Destroyed synagogue in the city of Derbent, Russia

The Derbent Synagogue, also known as Kele-Numaz (Дербентская синагога "Келе-Нумаз";
בית הכנסת דרבנט "קל-נומז") was a former Orthodox Jewish congregation and synagogue, located at 94 Tagi-Zade Street, in the city of Derbent in the Republic of Dagestan, in the North Caucasus of Russia.

The only synagogue in Derbent, was destroyed in a terrorist attack on 23 June 2024. In 1997, prior to its destruction, the synagogue was listed on the Russian cultural heritage register as a monument of regional significance.

== History==
In 19th century Derbent the upper, oldest part of the city, closer to the citadel of Naryn-Kala, was primarily inhabited by Muslims, the central, flat part by Mountain Jews, and the lower part, near the sea by Armenians and Russians.

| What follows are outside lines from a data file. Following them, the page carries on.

From an optimization exercise on the open Yosys and OpenROAD flow, aimed at small area and a short achievable clock period; shortcuts taken in it are not production practice. In this exercise RTL edits were held to simulation tests only and were not proved equivalent to the original. No activity file was given, so power comes from the tool's default toggle rates.

==> flow/design.v (outline; a module is shown in full before it is edited, if it fits) <==
// module frame_phase: 2348 lines
module frame_phase (
    input  wire        clk,
    input  wire        rst_n,         
    input  wire        cmd_valid,
    input  wire [2:0]  cmd_op,
    input  wire [2:0]  cmd_frame,
    input  wire [63:0] cmd_tick,      
    input  wire [63:0] cmd_data,
    output reg         r_valid,
    output reg  [47:0] r_acc,
    output wire [47:0] r_phase
);
  // ...
==> flow/flow/run.sh <==
#!/bin/bash
set -euo pipefail
bash standard.sh SETUP_SLACK_MARGIN=13.1 "BUFFER_PORTS_ARGS=-buffer_cell sky130_fd_sc_hd__buf_2" finish > flow_make.log 2>&1
==> flow/standard.sh <==
#!/bin/bash
# synth_recipe.tcl (not shown) runs the flow's synth.tcl, then flattens the netlist and writes it again
# the make line also repeats each setting of config.mk as NAME=value (left out here)
make -C /OpenROAD-flow-scripts/flow DESIGN_CONFIG=/design/flow/config.mk WORK_HOME=/design/flow/orfs CLKGATE_MAP_FILE= SYNTH_SCRIPT=/design/flow/synth_recipe.tcl "${@:-finish}"
==> flow/config.mk <==
export PLATFORM = sky130hd
export DESIGN_NAME = frame_phase
export DESIGN_NICKNAME = frame_phase
export VERILOG_FILES = /design/flow/design.v
export SDC_FILE = /design/flow/constraint.sdc
export NUM_CORES = 4
export LEC_CHECK = 0
export ABC_AREA = 1
export CAP_MARGIN = 20
export CORE_MARGIN = 2
export CORE_UTILIZATION = 60
export CTS_BUF_LIST = sky130_fd_sc_hd__clkbuf_16
export CTS_CLUSTER_DIAMETER = 80
export CTS_CLUSTER_SIZE = 25
export SLEW_MARGIN = 20
==> flow/constraint.sdc <==
create_clock -name core_clock -period 18.0 [get_ports {clk}]
set_input_delay 3.6000 -clock core_clock [delete_from_list [all_inputs] [get_ports {clk}]]
set_output_delay 3.6000 -clock core_clock [all_outputs]
set_load 0.01 [all_outputs]
This is an optimization exercise on Yosys and OpenROAD, whose aim is small area, a short achievable clock period and few clock cycles per item, not a production implementation. Only simulation tests tie the RTL to the original design; equivalence was not proved. Power is estimated from default activity; no workload was simulated.

==> design/flow/design.v <==
module se_list_unit (
    input             clk,
    input             rst,
    input             start,
    input      [4:0]  cfg_m,
    output            idle,
    input             in_valid,
    output            in_ready,
    input      [31:0] in_score,
    input      [63:0] in_id,
    input             in_last,
    output            out_valid,
    input             out_ready,
    output     [31:0] out_key,
    output     [63:0] out_id,
    output            out_last,
    output            rec_valid,
    output     [4:0]  rec_count,
    output     [31:0] rec_scored,
    output     [31:0] rec_nan,
    output     [31:0] rec_dup,
    output     [31:0] rec_tail,
    output     [31:0] rec_max_key,
    output     [31:0] rec_edge_key,
    output     [31:0] rec_edge_ties
);
    localparam M = 8;
    localparam S_IDLE    = 2'd0;
    localparam S_COLLECT = 2'd1;
    localparam S_DONE    = 2'd2;
    reg [1:0]  state;
    reg [4:0]  lim;
    reg [4:0]  cnt;
    reg [4:0]  n_final;
    reg [31:0] keys [0:M-1];
    reg [63:0] ids  [0:M-1];
    reg [31:0] scored, nan_cnt, dup_cnt, tail_cnt, max_key, edge_key, edge_ties;
    wire        c_nan = (in_score[30:23] == 8'hFF) && (in_score[22:0] != 23'd0);
    wire [31:0] s_pz  = (in_score == 32'h8000_0000) ? 32'h0 : in_score;
    wire [31:0] c_key = s_pz[31] ? ~s_pz : (s_pz | 32'h8000_0000);
    wire full = (cnt == lim);
    reg [M-1:0] valid_e;     
    reg [M-1:0] above;       
    reg [M-1:0] id_hit;      
    reg [M-1:0] key_gt;      
    integer i;
    always @* begin
        for (i = 0; i < M; i = i + 1) begin
            valid_e[i] = (i < cnt);
            key_gt[i]  = c_key > keys[i];
            id_hit[i]  = valid_e[i] && (ids[i] == in_id);
            above[i]   = !valid_e[i] || key_gt[i] ||
                         ((c_key == keys[i]) && (in_id < ids[i]));
        end
    end
    wire is_dup  = |id_hit;
    wire dup_upd = |(id_hit & key_gt);
    reg [4:0] p;
    reg [4:0] j;              
    reg [4:0] hit_idx;
    integer k;
    always @* begin
        p = M[4:0];
        for (k = M - 1; k >= 0; k = k - 1)
            if (above[k]) p = k[4:0];
        hit_idx = 5'd0;
        for (k = 0; k < M; k = k + 1)
            if (id_hit[k]) hit_idx = k[4:0];
        if (is_dup)
            j = hit_idx;
        else if (full)
            j = lim - 5'd1;
        else
            j = cnt;
    end
    wire accept  = in_valid && in_ready;
    wire do_new  = accept && !c_nan && !is_dup;
    wire ins_new = do_new && (!full || above[lim-1]);
    wire do_ins  = ins_new || (accept && !c_nan && dup_upd);
    wire to_tail = do_new && full;
    wire [31:0] low_key  = keys[lim-1];
    wire [31:0] tail_key = above[lim-1] ? low_key : c_key;
    reg [31:0] nkeys [0:M-1];
    reg [63:0] nids  [0:M-1];
    always @* begin
        nkeys[0] = (do_ins && p == 5'd0) ? c_key : keys[0];
        nids[0]  = (do_ins && p == 5'd0) ? in_id : ids[0];
        for (i = 1; i < M; i = i + 1) begin
            nkeys[i] = keys[i];
            nids[i]  = ids[i];
            if (do_ins) begin
                if (i == p) begin
                    nkeys[i] = c_key;
                    nids[i]  = in_id;
                end else if (i > p && i <= j) begin
                    nkeys[i] = keys[i-1];
                    nids[i]  = ids[i-1];
                end
            end
        end
    end
    wire [4:0]  ncnt     = (ins_new && !full) ? cnt + 5'd1 : cnt;
    wire        nfull    = (ncnt == lim);
    wire [31:0] nlow_key = nkeys[lim-1];
    wire        reedge   = nfull && (nlow_key != edge_key);
    assign in_ready      = (state == S_COLLECT);
    assign idle          = (state == S_IDLE) || ((state == S_DONE) && (cnt == 5'd0));
    assign out_valid     = (state == S_DONE) && (cnt != 5'd0);
    assign out_key       = keys[0];
    assign out_id        = ids[0];
    assign out_last      = (cnt == 5'd1);
    assign rec_valid     = (state == S_DONE);
    assign rec_count     = n_final;
    assign rec_scored    = scored;
    assign rec_nan       = nan_cnt;
    assign rec_dup       = dup_cnt;
    assign rec_tail      = tail_cnt;
    assign rec_max_key   = max_key;
    assign rec_edge_key  = edge_key;
    assign rec_edge_ties = edge_ties;
    always @(posedge clk) begin
        if (rst) begin
            state <= S_IDLE;
            cnt   <= 5'd0;
        end else begin
            case (state)
            S_IDLE, S_DONE: begin
                if (start && idle) begin
                    state     <= S_COLLECT;
                    lim       <= cfg_m;
                    cnt       <= 5'd0;
                    scored    <= 32'd0;
                    nan_cnt   <= 32'd0;
                    dup_cnt   <= 32'd0;
                    tail_cnt  <= 32'd0;
                    max_key   <= 32'd0;
                    edge_key  <= 32'd0;
                    edge_ties <= 32'd0;
                end else if (out_valid && out_ready) begin
                    for (i = 0; i < M - 1; i = i + 1) begin
                        keys[i] <= keys[i+1];
                        ids[i]  <= ids[i+1];
                    end
                    cnt <= cnt - 5'd1;
                end
            end
            S_COLLECT: begin
                if (accept) begin
                    if (c_nan) begin
                        if (nan_cnt != 32'hFFFF_FFFF)
                            nan_cnt <= nan_cnt + 32'd1;
                    end else if (is_dup) begin
                        dup_cnt <= dup_cnt + 32'd1;
                    end else begin
                        scored <= scored + 32'd1;
                        if (c_key > max_key)
                            max_key <= c_key;
                    end
                    if (to_tail)
                        tail_cnt <= tail_cnt + 32'd1;
                    for (i = 0; i < M; i = i + 1) begin
                        keys[i] <= nkeys[i];
                        ids[i]  <= nids[i];
                    end
                    cnt <= ncnt;
                    if (nfull) begin
                        edge_key <= nlow_key;
                        if (reedge)
                            edge_ties <= (to_tail && tail_key == nlow_key) ? 32'd1 : 32'd0;
                        else if (to_tail && tail_key == nlow_key)
                            edge_ties <= edge_ties + 32'd1;
                    end
                    if (in_last) begin
                        state   <= S_DONE;
                        n_final <= ncnt;
                    end
                end
            end
            default: state <= S_IDLE;
            endcase
        end
    end
endmodule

The Kele-Numaz synagogue was opened in 1914 and is under the supervision of the Federation of Jewish Communities of Russia (FJCR).

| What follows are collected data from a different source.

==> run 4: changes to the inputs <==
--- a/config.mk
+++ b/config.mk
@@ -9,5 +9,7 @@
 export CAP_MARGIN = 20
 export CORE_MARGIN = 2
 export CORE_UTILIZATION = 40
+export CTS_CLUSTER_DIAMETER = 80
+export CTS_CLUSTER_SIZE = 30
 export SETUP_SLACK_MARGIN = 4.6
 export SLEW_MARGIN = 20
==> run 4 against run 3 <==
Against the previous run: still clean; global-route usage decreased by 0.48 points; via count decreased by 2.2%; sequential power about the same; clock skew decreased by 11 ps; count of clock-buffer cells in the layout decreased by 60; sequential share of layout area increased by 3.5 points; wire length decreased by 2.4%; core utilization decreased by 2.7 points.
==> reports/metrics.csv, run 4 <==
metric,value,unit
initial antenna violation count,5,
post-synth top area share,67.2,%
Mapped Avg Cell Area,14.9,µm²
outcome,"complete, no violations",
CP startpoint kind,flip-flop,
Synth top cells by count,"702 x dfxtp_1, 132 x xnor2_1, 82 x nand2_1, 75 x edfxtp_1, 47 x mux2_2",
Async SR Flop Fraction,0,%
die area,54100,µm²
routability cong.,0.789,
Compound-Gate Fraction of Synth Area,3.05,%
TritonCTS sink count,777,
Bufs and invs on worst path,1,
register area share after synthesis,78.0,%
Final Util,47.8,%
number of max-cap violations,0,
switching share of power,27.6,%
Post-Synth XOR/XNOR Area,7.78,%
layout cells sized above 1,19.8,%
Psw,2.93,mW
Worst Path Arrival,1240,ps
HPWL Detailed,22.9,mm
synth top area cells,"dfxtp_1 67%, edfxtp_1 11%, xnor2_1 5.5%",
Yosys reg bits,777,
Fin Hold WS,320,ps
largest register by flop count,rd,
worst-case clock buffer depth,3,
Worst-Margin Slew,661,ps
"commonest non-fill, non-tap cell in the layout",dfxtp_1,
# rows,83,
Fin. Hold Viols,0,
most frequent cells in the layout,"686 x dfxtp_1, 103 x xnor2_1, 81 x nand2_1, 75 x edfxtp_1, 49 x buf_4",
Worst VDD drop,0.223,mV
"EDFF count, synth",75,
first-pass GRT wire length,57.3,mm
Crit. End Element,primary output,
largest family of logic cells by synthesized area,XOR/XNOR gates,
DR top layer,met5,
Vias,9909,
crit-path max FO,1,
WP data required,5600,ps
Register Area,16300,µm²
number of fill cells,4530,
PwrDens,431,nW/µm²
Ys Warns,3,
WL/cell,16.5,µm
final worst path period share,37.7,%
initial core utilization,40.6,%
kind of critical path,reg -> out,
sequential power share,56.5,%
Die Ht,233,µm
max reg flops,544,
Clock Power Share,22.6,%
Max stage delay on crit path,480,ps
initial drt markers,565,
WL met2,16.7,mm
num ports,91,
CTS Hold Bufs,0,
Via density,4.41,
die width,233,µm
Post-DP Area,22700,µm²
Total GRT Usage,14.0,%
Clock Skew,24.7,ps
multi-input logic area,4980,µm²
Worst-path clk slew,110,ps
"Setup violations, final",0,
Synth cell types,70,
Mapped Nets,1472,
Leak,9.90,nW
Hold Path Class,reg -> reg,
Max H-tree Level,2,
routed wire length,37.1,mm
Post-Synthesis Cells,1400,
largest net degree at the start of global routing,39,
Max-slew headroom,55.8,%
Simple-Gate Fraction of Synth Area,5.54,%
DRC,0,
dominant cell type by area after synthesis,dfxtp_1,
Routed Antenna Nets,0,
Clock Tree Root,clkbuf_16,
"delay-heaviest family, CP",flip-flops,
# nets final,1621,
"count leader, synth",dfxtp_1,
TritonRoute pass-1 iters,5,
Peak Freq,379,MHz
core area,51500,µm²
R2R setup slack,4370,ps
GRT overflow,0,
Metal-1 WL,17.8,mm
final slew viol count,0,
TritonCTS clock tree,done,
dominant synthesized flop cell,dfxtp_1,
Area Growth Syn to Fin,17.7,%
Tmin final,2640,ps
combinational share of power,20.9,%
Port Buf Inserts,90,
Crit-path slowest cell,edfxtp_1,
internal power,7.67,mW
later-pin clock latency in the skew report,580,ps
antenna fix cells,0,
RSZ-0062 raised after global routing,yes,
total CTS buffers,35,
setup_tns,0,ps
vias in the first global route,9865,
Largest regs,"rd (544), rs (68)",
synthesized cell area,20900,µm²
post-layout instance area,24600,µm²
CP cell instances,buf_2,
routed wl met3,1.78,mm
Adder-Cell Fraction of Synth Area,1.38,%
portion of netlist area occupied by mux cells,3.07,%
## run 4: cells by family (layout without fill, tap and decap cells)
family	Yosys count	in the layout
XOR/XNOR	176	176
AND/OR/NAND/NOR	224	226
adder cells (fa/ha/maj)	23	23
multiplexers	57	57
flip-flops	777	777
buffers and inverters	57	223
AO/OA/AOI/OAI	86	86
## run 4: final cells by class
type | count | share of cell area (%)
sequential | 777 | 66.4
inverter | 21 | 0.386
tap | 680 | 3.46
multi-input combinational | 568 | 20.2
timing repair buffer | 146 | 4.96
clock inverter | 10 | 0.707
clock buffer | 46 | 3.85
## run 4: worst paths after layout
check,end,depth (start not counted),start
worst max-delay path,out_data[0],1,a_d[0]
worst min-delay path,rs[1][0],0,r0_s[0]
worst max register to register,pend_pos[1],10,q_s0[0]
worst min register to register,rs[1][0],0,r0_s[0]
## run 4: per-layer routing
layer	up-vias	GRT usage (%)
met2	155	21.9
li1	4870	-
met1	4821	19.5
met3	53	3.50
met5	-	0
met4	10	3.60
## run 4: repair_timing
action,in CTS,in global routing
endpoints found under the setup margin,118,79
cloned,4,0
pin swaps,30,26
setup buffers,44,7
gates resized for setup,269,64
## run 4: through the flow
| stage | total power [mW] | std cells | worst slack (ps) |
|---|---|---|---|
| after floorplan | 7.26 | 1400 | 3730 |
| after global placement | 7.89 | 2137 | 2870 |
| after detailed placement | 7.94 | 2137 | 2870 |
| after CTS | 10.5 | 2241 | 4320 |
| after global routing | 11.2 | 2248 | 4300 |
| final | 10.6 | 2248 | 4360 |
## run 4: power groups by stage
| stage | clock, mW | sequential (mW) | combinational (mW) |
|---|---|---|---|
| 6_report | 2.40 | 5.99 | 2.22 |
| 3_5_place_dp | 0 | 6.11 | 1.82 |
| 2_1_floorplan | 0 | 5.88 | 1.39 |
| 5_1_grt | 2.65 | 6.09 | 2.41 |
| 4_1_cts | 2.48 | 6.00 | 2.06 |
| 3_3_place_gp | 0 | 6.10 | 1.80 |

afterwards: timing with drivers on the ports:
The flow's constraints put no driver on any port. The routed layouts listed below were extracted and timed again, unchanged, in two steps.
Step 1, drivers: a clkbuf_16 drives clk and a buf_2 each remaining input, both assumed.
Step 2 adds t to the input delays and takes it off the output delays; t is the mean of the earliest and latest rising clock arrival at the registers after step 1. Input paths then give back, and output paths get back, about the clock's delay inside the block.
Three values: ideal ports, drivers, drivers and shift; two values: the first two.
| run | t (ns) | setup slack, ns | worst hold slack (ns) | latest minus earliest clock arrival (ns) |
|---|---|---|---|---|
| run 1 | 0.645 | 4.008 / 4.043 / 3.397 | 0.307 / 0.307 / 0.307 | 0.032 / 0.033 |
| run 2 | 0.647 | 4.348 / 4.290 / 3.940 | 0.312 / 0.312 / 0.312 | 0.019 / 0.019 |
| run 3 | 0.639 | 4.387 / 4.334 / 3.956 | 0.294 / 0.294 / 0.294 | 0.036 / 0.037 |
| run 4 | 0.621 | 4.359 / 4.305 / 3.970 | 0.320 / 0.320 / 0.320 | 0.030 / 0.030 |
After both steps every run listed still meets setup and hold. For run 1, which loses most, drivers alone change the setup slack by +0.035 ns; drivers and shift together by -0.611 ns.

At the beginning of the Soviet era there were 11 synagogues in the city, including the Kele-Numaz.

In February 1904 the Mountain Jewish community petitioned the city authorities to allocate land for the construction of a new synagogue. The petition said that during the time of the Derbent Khanate, the Jews built a synagogue on the 2nd Komendantskaya Street (the Midrash Eliyahu synagogue), but the number of congregants had increased beyond the synagogue's capacity.

The city authorities allocated 300 m2 to the Mountain Jewish community for the construction of a prayer house at the corner of Golitsyn Street (now Buynaksk Street) and Kolodezny Lane (now Chapayev Lane).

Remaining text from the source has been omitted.